We are way past the six month mark, and approaching the 12 month point.
I trust the booming Trump stock market has led to your portfolio recovering.I know mine has.
It is Trumps’ stock market because I have read here that the low unemployment at the beginning of Trumps term was due to Obama, as Trumps’ policies had not taken effect.
Clearly we must assign the same idea to the early part of this administration.
We had a mostly peaceful transfer of power, and now BuyDem can start working his magic.
“Vote for me and you will get a $2000 check immediately”. That was a lie.
Has there ever been a more blatant effort to buy votes before?
No more riots, two vaccines’ rolled out, and you have not been able to send out government goons to take my millions.
Seems you suck at predicting the future.
But I’m basically pointing out what I tried to point out in econ threads over the last few months before the crisis, which is that America’s “growth” was a sham.
It wasn’t a sham for the oligarchs that the policies were supposed to serve. The rest of Trump’s supporters, the ones who got screwed by the economy, don’t care because white supremacy, not the economy, is their main schtick. And many others don’t care because they’re dead.
“Vote for me and you will get a $2000 check immediately”. That was a lie.
A lie from whom? Can you quote who made that lie?
ETA: I guess Biden did make that promise. I don’t think that was a lie, it was just something he was unable to fulfill. Unless you know for certain that he knew at the time it couldn’t happen, you’re full of shit here as usual.
I don’t know what you guys are talking about. I didn’t post this thread - that was my cousin, Kirin, posing as Asahi.
This thread hasn’t aged too well in Asahi’s favor, but this…
We had a mostly peaceful transfer of power, and now BuyDem can start working his magic.
…is putting a good spin on things.

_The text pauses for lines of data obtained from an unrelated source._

--- config.mk ---
export PLATFORM = sky130hd
export DESIGN_NAME = inv_remap
export DESIGN_NICKNAME = d
export VERILOG_FILES = /design/src/rtl/inv_remap_pkg.sv /design/src/rtl/remap_fwd_eval.sv /design/src/rtl/inv_remap.sv
export SDC_FILE = /design/constraint.sdc
export NUM_CORES = 1
export LEC_CHECK = 0
export CAP_MARGIN = 10
export CORE_MARGIN = 8
export CORE_UTILIZATION = 45
export DETAILED_ROUTE_END_ITERATION = 12
export GPL_TIMING_DRIVEN = 0
export PLACE_DENSITY = 0.66
export SLEW_MARGIN = 10
export SYNTH_ARGS = -nofsm -noshare
export SYNTH_HDL_FRONTEND = slang
export SYNTH_SLANG_ARGS = --single-unit
export TNS_END_PERCENT = 30
--- constraint.sdc ---
create_clock -name clk -period 4.7 [get_ports clk]
set_input_delay 1.175 -clock clk [delete_from_list [all_inputs] [get_ports clk]]
set_output_delay 1.175 -clock clk [all_outputs]
set_load 0.01 [all_outputs]
--- src/rtl/inv_remap_pkg.sv ---
// Shared defines, node/intercept tables and FSM encodings for the piecewise-linear remap.
// Consumed by remap_fwd_eval and inv_remap (optional residual output: INV_REMAP_ERR_EN).
`ifndef INV_REMAP_SHARED_DEFINES
`define INV_REMAP_SHARED_DEFINES
`define M1_LENGTH  8
`define M2_LENGTH  7
`define NODE_NUM   5
`define PIECE_NUM  4
`define SEG1_NUM   1
`define SEG2_NUM   1
`define SEG3_NUM   1
`define SEG4_NUM   1
`define INV_IDLE   2'd0
`define INV_SEARCH 2'd1
`define INV_FINAL  2'd2
`define INV_DONE   2'd3
`endif

package inv_remap_pkg;

  // Piece p covers NODE_TBL[p] < m1 <= NODE_TBL[p+1]; intercepts chosen so f stays monotonic.
  localparam logic [`M1_LENGTH-1:0] NODE_TBL [`NODE_NUM] =
    '{8'd0, 8'd8, 8'd64, 8'd160, 8'd224};
  localparam logic [`M1_LENGTH-1:0] INTERCEPT_TBL [`PIECE_NUM] =
    '{8'd0, 8'd31, 8'd38, 8'd57};

  typedef enum logic [1:0] {
    SEG_ADD4X,
    SEG_ZERO,
    SEG_SUB8TH,
    SEG_SUB4TH
  } seg_e;

  typedef enum logic [1:0] {
    ST_IDLE   = `INV_IDLE,
    ST_SEARCH = `INV_SEARCH,
`ifdef INV_REMAP_ERR_EN
    ST_FINAL  = `INV_FINAL,
`endif
    ST_DONE   = `INV_DONE
  } inv_state_e;

  // Pieces are grouped by segment type in table order.
  function automatic seg_e piece_seg(input int p);
    if (p < `SEG1_NUM) return SEG_ADD4X;
    if (p < `SEG1_NUM + `SEG2_NUM) return SEG_ZERO;
    if (p < `SEG1_NUM + `SEG2_NUM + `SEG3_NUM) return SEG_SUB8TH;
    return SEG_SUB4TH;
  endfunction

endpackage

--- src/rtl/remap_fwd_eval.sv ---
// Combinational forward remap f(m1): per-piece adder plus intercept, wrapped to M1_W bits, then halved.
// Shared by the inverse search and the forward path.
module remap_fwd_eval
  import inv_remap_pkg::*;
#(
  parameter int M1_W = `M1_LENGTH,
  parameter int M2_W = `M2_LENGTH
) (
  input  logic [M1_W-1:0] m1_i,
  output logic [M2_W-1:0] f_o
);

  logic [M1_W-1:0] adder;
  logic [M1_W-1:0] sum;
  logic            hit;

  // NOTE: every variable assigned in this block gets a default first, so no path leaves
  // one unassigned and no latch is inferred.
  always_comb begin
    adder = '0;
    sum   = m1_i;
    hit   = 1'b0;
    for (int p = 0; p < `PIECE_NUM; p++) begin
      if (!hit && (m1_i > M1_W'(NODE_TBL[p])) && (m1_i <= M1_W'(NODE_TBL[p+1]))) begin
        hit = 1'b1;
        unique case (piece_seg(p))
          SEG_ADD4X:  adder = m1_i << 2;
          SEG_ZERO:   adder = '0;
          SEG_SUB8TH: adder = M1_W'(0) - (m1_i >> 3);
          SEG_SUB4TH: adder = M1_W'(0) - (m1_i >> 2);
          default:    adder = '0;
        endcase
        sum = m1_i + adder + M1_W'(INTERCEPT_TBL[p]);
      end
    end
    f_o = sum[M1_W-1:1];
  end

endmodule

--- src/rtl/inv_remap.sv ---
// Inverse remap: successive-approximation search for the largest m1 with f(m1) <= target.
// Define INV_REMAP_ERR_EN to add the FINAL state and the out_err residual port.
module inv_remap
  import inv_remap_pkg::*;
#(
  parameter int M1_W = `M1_LENGTH,
  parameter int M2_W = `M2_LENGTH
) (
  input  logic            clk,
  input  logic            rst,
  input  logic            in_valid,
  output logic            in_ready,
  input  logic [M2_W-1:0] in_m2,
  output logic            out_valid,
  input  logic            out_ready,
  output logic [M1_W-1:0] out_m1
`ifdef INV_REMAP_ERR_EN
  ,
  output logic [M2_W-1:0] out_err
`endif
);

  localparam int BIT_W = (M1_W > 1) ? $clog2(M1_W) : 1;

  inv_state_e       state_q, state_d;
  logic [M2_W-1:0]  tgt_q, tgt_d;
  logic [M1_W-1:0]  res_q, res_d;
  logic [BIT_W-1:0] bit_q, bit_d;
  logic [M1_W-1:0]  trial;
  logic [M1_W-1:0]  eval_in;
  logic [M2_W-1:0]  f_val;
`ifdef INV_REMAP_ERR_EN
  logic [M2_W-1:0]  err_q, err_d;
`endif

  assign trial = res_q | (M1_W'(1) << bit_q);

  remap_fwd_eval #(
    .M1_W (M1_W),
    .M2_W (M2_W)
  ) u_fwd (
    .m1_i (eval_in),
    .f_o  (f_val)
  );

  always_comb begin
    state_d = state_q;
    tgt_d   = tgt_q;
    res_d   = res_q;
    bit_d   = bit_q;
    eval_in = trial;
`ifdef INV_REMAP_ERR_EN
    err_d   = err_q;
`endif
    unique case (state_q)
      ST_IDLE: begin
        if (in_valid) begin
          tgt_d   = in_m2;
          res_d   = '0;
          bit_d   = BIT_W'(M1_W - 1);
          state_d = ST_SEARCH;
        end
      end
      ST_SEARCH: begin
        if (f_val <= tgt_q) res_d = trial;
        if (bit_q == '0) begin
`ifdef INV_REMAP_ERR_EN
          state_d = ST_FINAL;
`else
          state_d = ST_DONE;
`endif
        end else begin
          bit_d = bit_q - BIT_W'(1);
        end
      end
`ifdef INV_REMAP_ERR_EN
      // The evaluator is shared: here it sees the settled result instead of a trial value.
      ST_FINAL: begin
        eval_in = res_q;
        err_d   = tgt_q - f_val;
        state_d = ST_DONE;
      end
`endif
      ST_DONE: begin
        if (out_ready) state_d = ST_IDLE;
      end
      default: state_d = ST_IDLE;
    endcase
  end

  // NOTE: state registers use non-blocking assignments so every register samples the
  // pre-edge values computed above, independent of statement order.
  always_ff @(posedge clk) begin
    if (rst) begin
      state_q <= ST_IDLE;
      tgt_q   <= '0;
      res_q   <= '0;
      bit_q   <= '0;
`ifdef INV_REMAP_ERR_EN
      err_q   <= '0;
`endif
    end else begin
      state_q <= state_d;
      tgt_q   <= tgt_d;
      res_q   <= res_d;
      bit_q   <= bit_d;
`ifdef INV_REMAP_ERR_EN
      err_q   <= err_d;
`endif
    end
  end

  assign in_ready  = (state_q == ST_IDLE);
  assign out_valid = (state_q == ST_DONE);
  assign out_m1    = res_q;
`ifdef INV_REMAP_ERR_EN
  assign out_err   = err_q;
`endif

endmodule
==> results of run 1 <==
## Yosys cell counts, types with 2 or more instances
master     number  area [um2]
o21a_1          4        30.0
a21o_1         11        82.6
a211oi_1        6        45.0
a21oi_1        30         150
o22ai_1         2        12.5
o2111ai_1       2        17.5
inv_2           2        7.51
xnor2_1        18         158
nor2b_1         2        12.5
nand4_1         2        12.5
nand2_1        13        48.8
buf_2           2        10.0
ha_1           44         551
nor4_1          2        12.5
nand2b_1        4        25.0
fa_1            3        60.1
o31ai_1         2        15.0
nor3_1         11        55.1
xor2_1          3        26.3
dfxtp_1        20         400
a221oi_1        2        17.5
and2_1          4        25.0
mux2i_1         3        30.0
o21bai_1        4        30.0
a31oi_1         5        31.3
clkbuf_1        5        18.8
inv_1          40         150
or4_1           2        15.0
a21oi_2         2        17.5
nand3_1         4        20.0
o21ai_0         8        40.0
nand3b_1        2        15.0
o21ai_1         5        25.0
nor2_1         56         210
## path summary, 6_finish.rpt
| check | start | endpoint | slack (ns) | cells past startpoint |
|---|---|---|---|---|
| worst min register to register | bit_q[0]$_SDFFE_PP0P_ | bit_q[0]$_SDFFE_PP0P_ | 0.49 | 1 |
| worst max register to register | bit_q[0]$_SDFFE_PP0P_ | out_m1[0]$_SDFFE_PP0P_ | 0.28 | 24 |
| worst min-delay path | bit_q[0]$_SDFFE_PP0P_ | bit_q[0]$_SDFFE_PP0P_ | 0.49 | 1 |
| worst max-delay path | bit_q[0]$_SDFFE_PP0P_ | out_m1[0]$_SDFFE_PP0P_ | 0.28 | 24 |
## worst max-delay path, delay by kind of cell, from the launching register on
kind	cells	cell delay, ns
AOI/OAI and AO/OA	8	1.24
xor gates and xnor gates	1	0.13
adders and majority gates	6	1.64
buffers and inverters	3	0.34
DFF	1	0.37
and+or+nand+nor	6	0.57
## placed cells by master, fill, tap and decap left out, drive strengths merged, types with 2 or more instances in the layout
cell type	instances
inv	42
a21o	11
o2111ai	2
and2	4
dfxtp	20
nor3	11
clkbuf	8
buf	18
a211oi	7
a221oi	2
nand3	4
nor2b	2
nand2	14
a31oi	5
xnor2	18
fa	3
o31ai	2
nand2b	5
clkdlybuf4s50	20
or2	2
nor4	2
or4	2
nand4	2
ha	44
o21ai	13
o21bai	4
a21oi	33
xor2	3
nor2	56
o22ai	2
nand3b	2
mux2i	3
o21a	4
## sequential cells by signal (all words and copies together), names as in the netlist
| signal | cells |
|---|---|
| out_m1 | 8 |
| state_q | 2 |
| bit_q | 3 |
| tgt_q | 7 |
## where the power goes
| part | internal, mW | switching [mW] | leakage [nW] |
|---|---|---|---|
| Sequential | 0.183 | 0.0133 | 0.165 |
| Combinational | 0.468 | 0.577 | 1.29 |
| Clock | 0.114 | 0.0602 | 0.0357 |
## what timing repair did
action	CTS	global route
setup endpoints to repair	8	8
pin swaps	5	19
buffers inserted	3	12
gates resized for setup	13	20
hold buffers	0	0
## routing by layer
| metal | vias up | share of wire |
|---|---|---|
| met2 | 79 | 0.46 |
| met1 | 1157 | 0.46 |
| met4 | 0 | 0.030 |
| met3 | 16 | 0.048 |
| met5 | - | 0 |
| li1 | 1277 | - |
## metrics by stage
stage | setup TNS [ns] | instance area (um2)
6_report | 0 | 3210
3_5_place_dp | -4.28 | 2880
3_3_place_gp | -4.02 | 2880
4_1_cts | 0 | 3030
2_1_floorplan | 0 | 2580
5_1_grt | -0.0272 | 3210
## cell type report
class                      instances  area [um2]
inverter                          43         174
tap                               72        90.1
clock buffer                       3        41.3
fill                             555        2330
timing repair buffer              35         317
buffer                             8        40.0
clock inverter                     1        30.0
multi-input combinational        274        2110
sequential                        20         408
## cells by family (layout without fill, tap and decap cells)
group | after synthesis | after routing | synth area share
and+or+nand+nor | 109 | 109 | 0.197
AOI/OAI and AO/OA | 93 | 93 | 0.245
buffers and inverters | 51 | 90 | 0.0799
adders and majority gates | 47 | 47 | 0.236
xor gates and xnor gates | 21 | 21 | 0.0712
DFF | 20 | 20 | 0.155
muxes | 4 | 4 | 0.0160
==> metrics.csv, run 1 <==
metric,value,unit
status,completed,
HP Class,reg2reg,
overall power,1.41,mW
Clock Tree Buf Depth,2,
post-DR wirelength/cell,15.6,um
FMAX,0.226,GHz
Final Cycle Share,0.941,
hold slack,0.493,ns
required time worst endpoint,4.84,ns
initial antenna violation count,0,
CTS H-tree lvls,1,
grt peak-use layer,met2,
PnR worst setup slack,0.277,ns
power per cell area,440,nW/um2
IO Port Bufs,20,
worst skew pair latency,0.26,ns
Row Count,27,
number of distinct library cells after synthesis,54,
arrival time worst endpoint,4.56,ns
starting density of the core,0.467,
nets,443,
area growth from synthesis to layout,24.3,%
Syn Nets,403,
DRC,0,
endpoints failing setup,0,
routability congestion estimate,0.947,
met1 usage,0.220,
clock skew,0.0103,ns
clock sinks,20,
Final HPWL DP,5360,um
Root Driver,clkbuf_8,
Initial DRC Count,196,
Congestion Overflow GR,0,
final wirelength,7090,um
clk slew on worst S/H paths,0.08,ns
Worst path slowest cell,dfxtp_4,
max cap viols,0,
n_diodes,0,
met2 usage,0.273,
die width,91.8,um
post-synthesis sequential area ratio,0.155,
ys async rst share,0,
"Worst Path Class, Setup",reg2reg,
final antenna-violating net count,0,
crit-path cells,ha_4 > nor2b_1 > or2_1 > buf_6 > ha_1 > inv_1 > ha_1 > ha_1 > fa_2 > a21o_1 > a21oi_2 > o21bai_1 > a21oi_2 > xnor2_1 > nor2_1 > a31o_1 > ha_1 > nand3_2 > nor2_1 > a211oi_2 > a21oi_2 > buf_6 > a21oi_1 > nor2_1,
number of synthesized flops with an enable pin,0,
Die Y,91.8,um
Core Region,5540,um2
Ys Warns,0,
Die Footprint,8430,um2
Worst slew margin,0.499,
Vias,2529,
VDD IR max,0.000287,V
I/O pins,21,
Leakage,1.49,nW
"Slew Viols, Final",0,
final std cells w/o fill,456,
final-report hold violation count,0,
"flops & latches, synth",20,
Avg Inst Size Synth,7.49,um2
Syn Inst Count,345,
Final Util,0.580,
CP startpoint kind,flop,
CTS tree,built,
max incr delay on CP,0.37,ns
Mapped Area,2580,um2
crit path max fanout,8,
met3 usage,0.0228,
Synth Flop Type,dfxtp_1,
largest net degree at the start of global routing,16,
TritonCTS Buffers,3,
worst slew pin tran,0.751,ns
post-layout min period,4.42,ns
gr usage total,0.167,
dpl ws,-0.573,ns
Via density,5.55,
fraction of layout cells with a size suffix above 1,0.148,
Cells after DPL,437,
crit end category,flop,
first-pass GRT wire length,11700,um
Pre-antenna DRT Iters,5,
vias in the first global route,2382,
CP most frequent cell,ha_1,
No activity file was read; power rests on OpenSTA's default activity.
==> run 2: changes to the inputs <==
--- a/config.mk
+++ b/config.mk
@@ -10,6 +10,7 @@
 export CORE_UTILIZATION = 45
 export DETAILED_ROUTE_END_ITERATION = 12
 export GPL_TIMING_DRIVEN = 0
+export HOLD_SLACK_MARGIN = 0.15
 export PLACE_DENSITY = 0.66
 export SLEW_MARGIN = 10
 export SYNTH_ARGS = -nofsm -noshare
==> results of run 2 <==
Final layout, timing and power as in run 1 (identical DEF).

The most recent transfer of power was the most violent we’ve had in American history since at least the civil war, maybe ever.
No more riots
Whoa, whoa, whoa - I thought you guys said that libs were burning down cities right and left, that BLM and antifa basically set America on fire. Seems you guys suck at telling the truth.
Key word-were.
Resolved: New Yorkers are sharper than other Americans. They saw through Trump decades ago, which is part of the reason he only got 10% of the vote in his home county.
But the rubes, the rubes, the rubes. Lol, the fucking rubes (like MrDogshit.) They’d lick the bunghole of Satan himself if he was whispering sweet little somethings about their sickening ideology. There is no fixing stupid, but here’s a hint MrDogshit: Trump inherited it, just like everything else. Is that really too hard to work out for yourself?
Does the money spend any less sweetly despite the source?
I have read that Trump could have more money if he would have just invested in an S&P fund. The 500 companies are run by people of the highest business acumen. Since he did almost as well, it follows that Trump has a high degree of acumen also.
2017 NYC rate of violent crime is 35.7 per 1000, while my city has 13.1. Yes, that is some sharp thinking paying through the nose to live in a crime infested, noisy, smelly, crowded land of concrete.
You should visit Norther Wisconsin, lush forests, peaceful serenity, the air smells different, and you can buy a lake house for $250,000 on 3-4 acres.
“Vote for me and you will get a $2000 check immediately”. That was a lie.
Has there ever been a more blatant effort to buy votes before?
Both major candidates in the 2020 election supported $2,000 stimulus checks. The delay was caused by congressional republicans.